One EU official conceded there was a “very big gap” between Frost’s demands and the proposals on the table. “Primarily, it’s a call for the UK to be realistic,” the official said of their offer. “Focus on providing certainty, stability and predictability rather than focus on these high-level constitutional issues.
“We think that renegotiating the protocol would create uncertainty. And that’s the opposite of what we need … There’s a reason why negotiations on the protocol lasted for three and a half years. And we think we’ve reached the only workable solution.”
The EU proposal, described as “a new model” on food and medicines, is a significant concession for Brussels, which had previously called for the UK to align with the bloc’s food and plant health rules to avoid checks between Great Britain and Northern Ireland.
While the EU continues to say checks and controls in the Irish Sea border are necessary to avoid a hard border on the island of Ireland, and represent the Brexit choices made by the British government, officials admitted more clearly than ever before that its implementation had created “unintended consequences” for businesses and consumers. “We believe that his package is significant. It goes far beyond tinkering around the edges,” said one official.
The EU is now proposing a “bespoke Northern Ireland specific solution”. This means checks would be removed on 80% of lines on supermarket shelves, with carefully labelled and sourced British sausages, the product that became emblematic of the row between the two sides, no longer at risk of being prohibited.
In a further concession, trucks carrying mixed loads – for example a lorry bound for a Northern Irish supermarket laden with meat, dairy and confectionery – would only have to provide one health certificate for each journey, rather than one for each product line.
Customs paperwork will also be halved by a more generous definition of goods deemed “not at risk” of entering the EU single market via the Irish border.
In exchange for looser controls, the UK will have to ensure border inspection posts are up and running, and that EU officials have access to real-time data on checks.
These are existing requirements of the protocol and EU officials say they have seen progress on access to databases, having previously accused the UK of foot-dragging.
Some market checks will also be intensified to prevent British goods being smuggled into the EU single market through Northern Ireland. Products for the NI market would have to carry individual labels, rather than labels on pallets.
“We are proposing a different model,” said an EU official. “Fewer checks on the one hand, but more guarantees in terms of governance, more market surveillance and for this reason reinforced monitoring of supply chains will also be essential.”
However, in Westminster there is a concern that the market surveillance and checks on sources of products will be as much of a problem for traders as the status quo. There is also no solution contained within Sefcovic’s proposals to the issue of pets travelling from Northern Ireland to the rest of the UK and back again.

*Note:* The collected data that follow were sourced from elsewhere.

$ cat src/rtl/core/bbt_pkg.sv
// Shared constants, types and elaboration-time helpers for the blackbody color block.
// Used by every module under rtl/core; depends on nothing.
package bbt_pkg;

   // Output color depth and full-scale level.
   localparam int COLOR_BITS = 8;
   localparam logic [COLOR_BITS-1:0] LEVEL_MAX = '1;

   // Stream widths: tdata padded to whole bytes.
   localparam int KELVIN_W = 16;
   localparam int REQ_W    = ((KELVIN_W + 7) / 8) * 8;
   localparam int RSP_W    = ((3 * COLOR_BITS + 7) / 8) * 8;

   // Temperature limits and branch points, in kelvin.
   localparam logic [KELVIN_W-1:0] K_MIN      = 16'd500;
   localparam logic [KELVIN_W-1:0] K_MAX      = 16'd40000;
   localparam logic [KELVIN_W-1:0] K_KNEE     = 16'd6600;
   localparam logic [KELVIN_W-1:0] K_BLUE_OFF = 16'd1900;
   localparam logic [KELVIN_W-1:0] K_POW_OFS  = 16'd6000;
   localparam logic [KELVIN_W-1:0] K_BLUE_OFS = 16'd1000;

   // Datapath widths.
   localparam int LN_W   = 32;
   localparam int COEF_W = 40;
   localparam int POWP_W = 28;
   localparam int VAL_W  = 48;
   localparam int W_BITS = 29;
   localparam int LVL_XW = 40 + COLOR_BITS;
   localparam int LVL_RW = COLOR_BITS + 4;

   // Arithmetic constants (curve values are scaled by 1e9).
   localparam logic [31:0]       LN2_Q32 = 32'd2977044472;
   localparam logic [29:0]       DIV_E9  = 30'd1000000000;
   localparam logic [31:0]       DIV_2E9 = 32'd2000000000;
   localparam logic [39:0]       FULL_U  = 40'd255000000000;
   localparam logic [39:0]       FULL2_U = 40'd510000000000;
   localparam logic [39:0]       HALF_U  = 40'd127500000000;
   localparam logic signed [VAL_W-1:0] FULL_S = 48'sd255000000000;

   // Floor reciprocals used for the estimated quotients.
   localparam logic [W_BITS-1:0] W_RECIP   = W_BITS'((64'd1 << 58) / 64'd1000000000);
   localparam logic [LVL_RW-1:0] LVL_RECIP = LVL_RW'((64'd1 << LVL_XW) / {24'd0, FULL_U});

   // Curve coefficients.
   localparam logic [COEF_W-1:0] RED_C = 40'd329698727446;
   localparam logic [POWP_W-1:0] RED_P = 28'd133204759;
   localparam logic [COEF_W-1:0] GRN_A = 40'd99470802586;
   localparam logic [COEF_W-1:0] GRN_B = 40'd161119568166;
   localparam logic [COEF_W-1:0] GRN_C = 40'd288122169528;
   localparam logic [POWP_W-1:0] GRN_P = 28'd75514849;
   localparam logic [COEF_W-1:0] BLU_A = 40'd138517731223;
   localparam logic [COEF_W-1:0] BLU_B = 40'd305044792731;

   // Bit-serial log2 in Q28, evaluated only for constants at elaboration.
   function automatic logic [63:0] log2_q28_f(input logic [31:0] n);
      logic [63:0] m;
      logic [63:0] res;
      int          e;
      e = 0;
      for (int b = 0; b < 32; b++) begin
         if ((n >> b) != 32'd0) e = b;
      end
      m   = ({32'd0, n} << 28) >> e;
      res = 64'(e) << 28;
      for (int i = 27; i >= 0; i--) begin
         m = (m * m) >> 28;
         if (m >= (64'd1 << 29)) begin
            m      = m >> 1;
            res[i] = 1'b1;
         end
      end
      return res;
   endfunction

   localparam logic [31:0] LOG2_100 = 32'(log2_q28_f(32'd100));

   // Ceiling reciprocals 2^33/k for the series terms k = 1..16.
   localparam int EXP_TERMS = 16;
   localparam logic [63:0] TWO33 = 64'd1 << 33;
   localparam logic [33:0] EXP_RECIP [EXP_TERMS] = '{
      34'((TWO33 + 64'd0)  / 64'd1),  34'((TWO33 + 64'd1)  / 64'd2),
      34'((TWO33 + 64'd2)  / 64'd3),  34'((TWO33 + 64'd3)  / 64'd4),
      34'((TWO33 + 64'd4)  / 64'd5),  34'((TWO33 + 64'd5)  / 64'd6),
      34'((TWO33 + 64'd6)  / 64'd7),  34'((TWO33 + 64'd7)  / 64'd8),
      34'((TWO33 + 64'd8)  / 64'd9),  34'((TWO33 + 64'd9)  / 64'd10),
      34'((TWO33 + 64'd10) / 64'd11), 34'((TWO33 + 64'd11) / 64'd12),
      34'((TWO33 + 64'd12) / 64'd13), 34'((TWO33 + 64'd13) / 64'd14),
      34'((TWO33 + 64'd14) / 64'd15), 34'((TWO33 + 64'd15) / 64'd16)
   };

   // Pipeline depths.
   localparam int LN_SQ_STEPS    = 28;
   localparam int LN_LAT         = LN_SQ_STEPS + 3;
   localparam int LOGC_LAT       = 2;
   localparam int W_DIV_STAGES   = 3;
   localparam int POW_LAT        = 1 + W_DIV_STAGES + 2 * EXP_TERMS + 3;
   localparam int LVL_DIV_STAGES = 3;
   localparam int LVL_LAT        = 1 + LVL_DIV_STAGES;
   localparam int CORE_LAT       = LN_LAT + POW_LAT + LVL_LAT;
   localparam int LOG_DLY        = POW_LAT - LOGC_LAT;

   // Which curve applies to a temperature.
   typedef struct packed {
      logic le_knee;
      logic ge_knee;
      logic blue_off;
   } region_type;

endpackage

$ cat src/rtl/core/bbt_level.sv
// Saturate a curve value and round it onto the output level by reciprocal division.
// Depends on bbt_pkg.
module bbt_level (
   input  logic                            clock,
   input  logic                            en,
   input  logic signed [bbt_pkg::VAL_W-1:0] val,
   output logic [bbt_pkg::COLOR_BITS-1:0]  level
);
   import bbt_pkg::*;

   logic [39:0]             vu;
   logic [LVL_XW-1:0]       x;
   logic [LVL_XW-1:0]       x_ff;
   logic                    zero_ff [LVL_LAT];
   logic                    full_ff [LVL_LAT];
   logic [31+LVL_RW:0]      qp;
   logic [COLOR_BITS-1:0]   q0_ff, q1_ff, q_ff, q_in;
   logic [41:0]             xl1_ff, xl2_ff, r;
   logic [COLOR_BITS+39:0]  pr_ff;

   // v*M plus half of full scale; M = 2^COLOR_BITS - 1.
   assign vu = val[39:0];
   assign x  = ({vu, {COLOR_BITS{1'b0}}}) - LVL_XW'(vu) + LVL_XW'(HALF_U);

   // Saturation flags follow the quotient stages.
   always_ff @(posedge clock) begin
      if (en) begin
         zero_ff[0] <= (val <= 0);
         full_ff[0] <= (val >= FULL_S);
         for (int i = 1; i < LVL_LAT; i++) begin
            zero_ff[i] <= zero_ff[i-1];
            full_ff[i] <= full_ff[i-1];
         end
      end
   end

   // Quotient estimate from the top bits, low by at most two.
   assign qp = x_ff[LVL_XW-1 -: 32] * LVL_RECIP;

   always_ff @(posedge clock) begin
      if (en) begin
         x_ff   <= x;
         q0_ff  <= qp[32 +: COLOR_BITS];
         xl1_ff <= x_ff[41:0];
         pr_ff  <= q0_ff * FULL_U;
         q1_ff  <= q0_ff;
         xl2_ff <= xl1_ff;
         q_ff   <= q_in;
      end
   end

   // The remainder is below three times full scale; correct the estimate.
   always_comb begin
      r = xl2_ff - pr_ff[41:0];
      priority if (r >= {2'd0, FULL2_U})  q_in = q1_ff + COLOR_BITS'(2);
      else if (r >= {2'd0, FULL_U})       q_in = q1_ff + COLOR_BITS'(1);
      else                                q_in = q1_ff;
   end

   // Saturation overrides the quotient.
   always_comb begin
      priority if (zero_ff[LVL_LAT-1]) level = '0;
      else if (full_ff[LVL_LAT-1])     level = LEVEL_MAX;
      else                             level = q_ff;
   end

endmodule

In response to threats to affordability and availability of generic medicines in Northern Ireland, the EU will waive a requirement that medical manufacturers move out of Great Britain into Northern Ireland. Companies supplying the Northern Irish market can continue to have their supply “hub” in Great Britain, a privilege not usually afforded to countries outside the EU single market.
Following criticism that the protocol is “undemocratic”, the Northern Ireland assembly, civil society groups and businesses will be invited to take part in “structured dialogues” with the European Commission on implementing the hundreds of EU laws that apply in the region, although they will not have any decision-making power.
EU officials have long argued it was up to the UK to involve Northern Irish citizens and businesses, but now believe they need to take action to improve transparency of the protocol.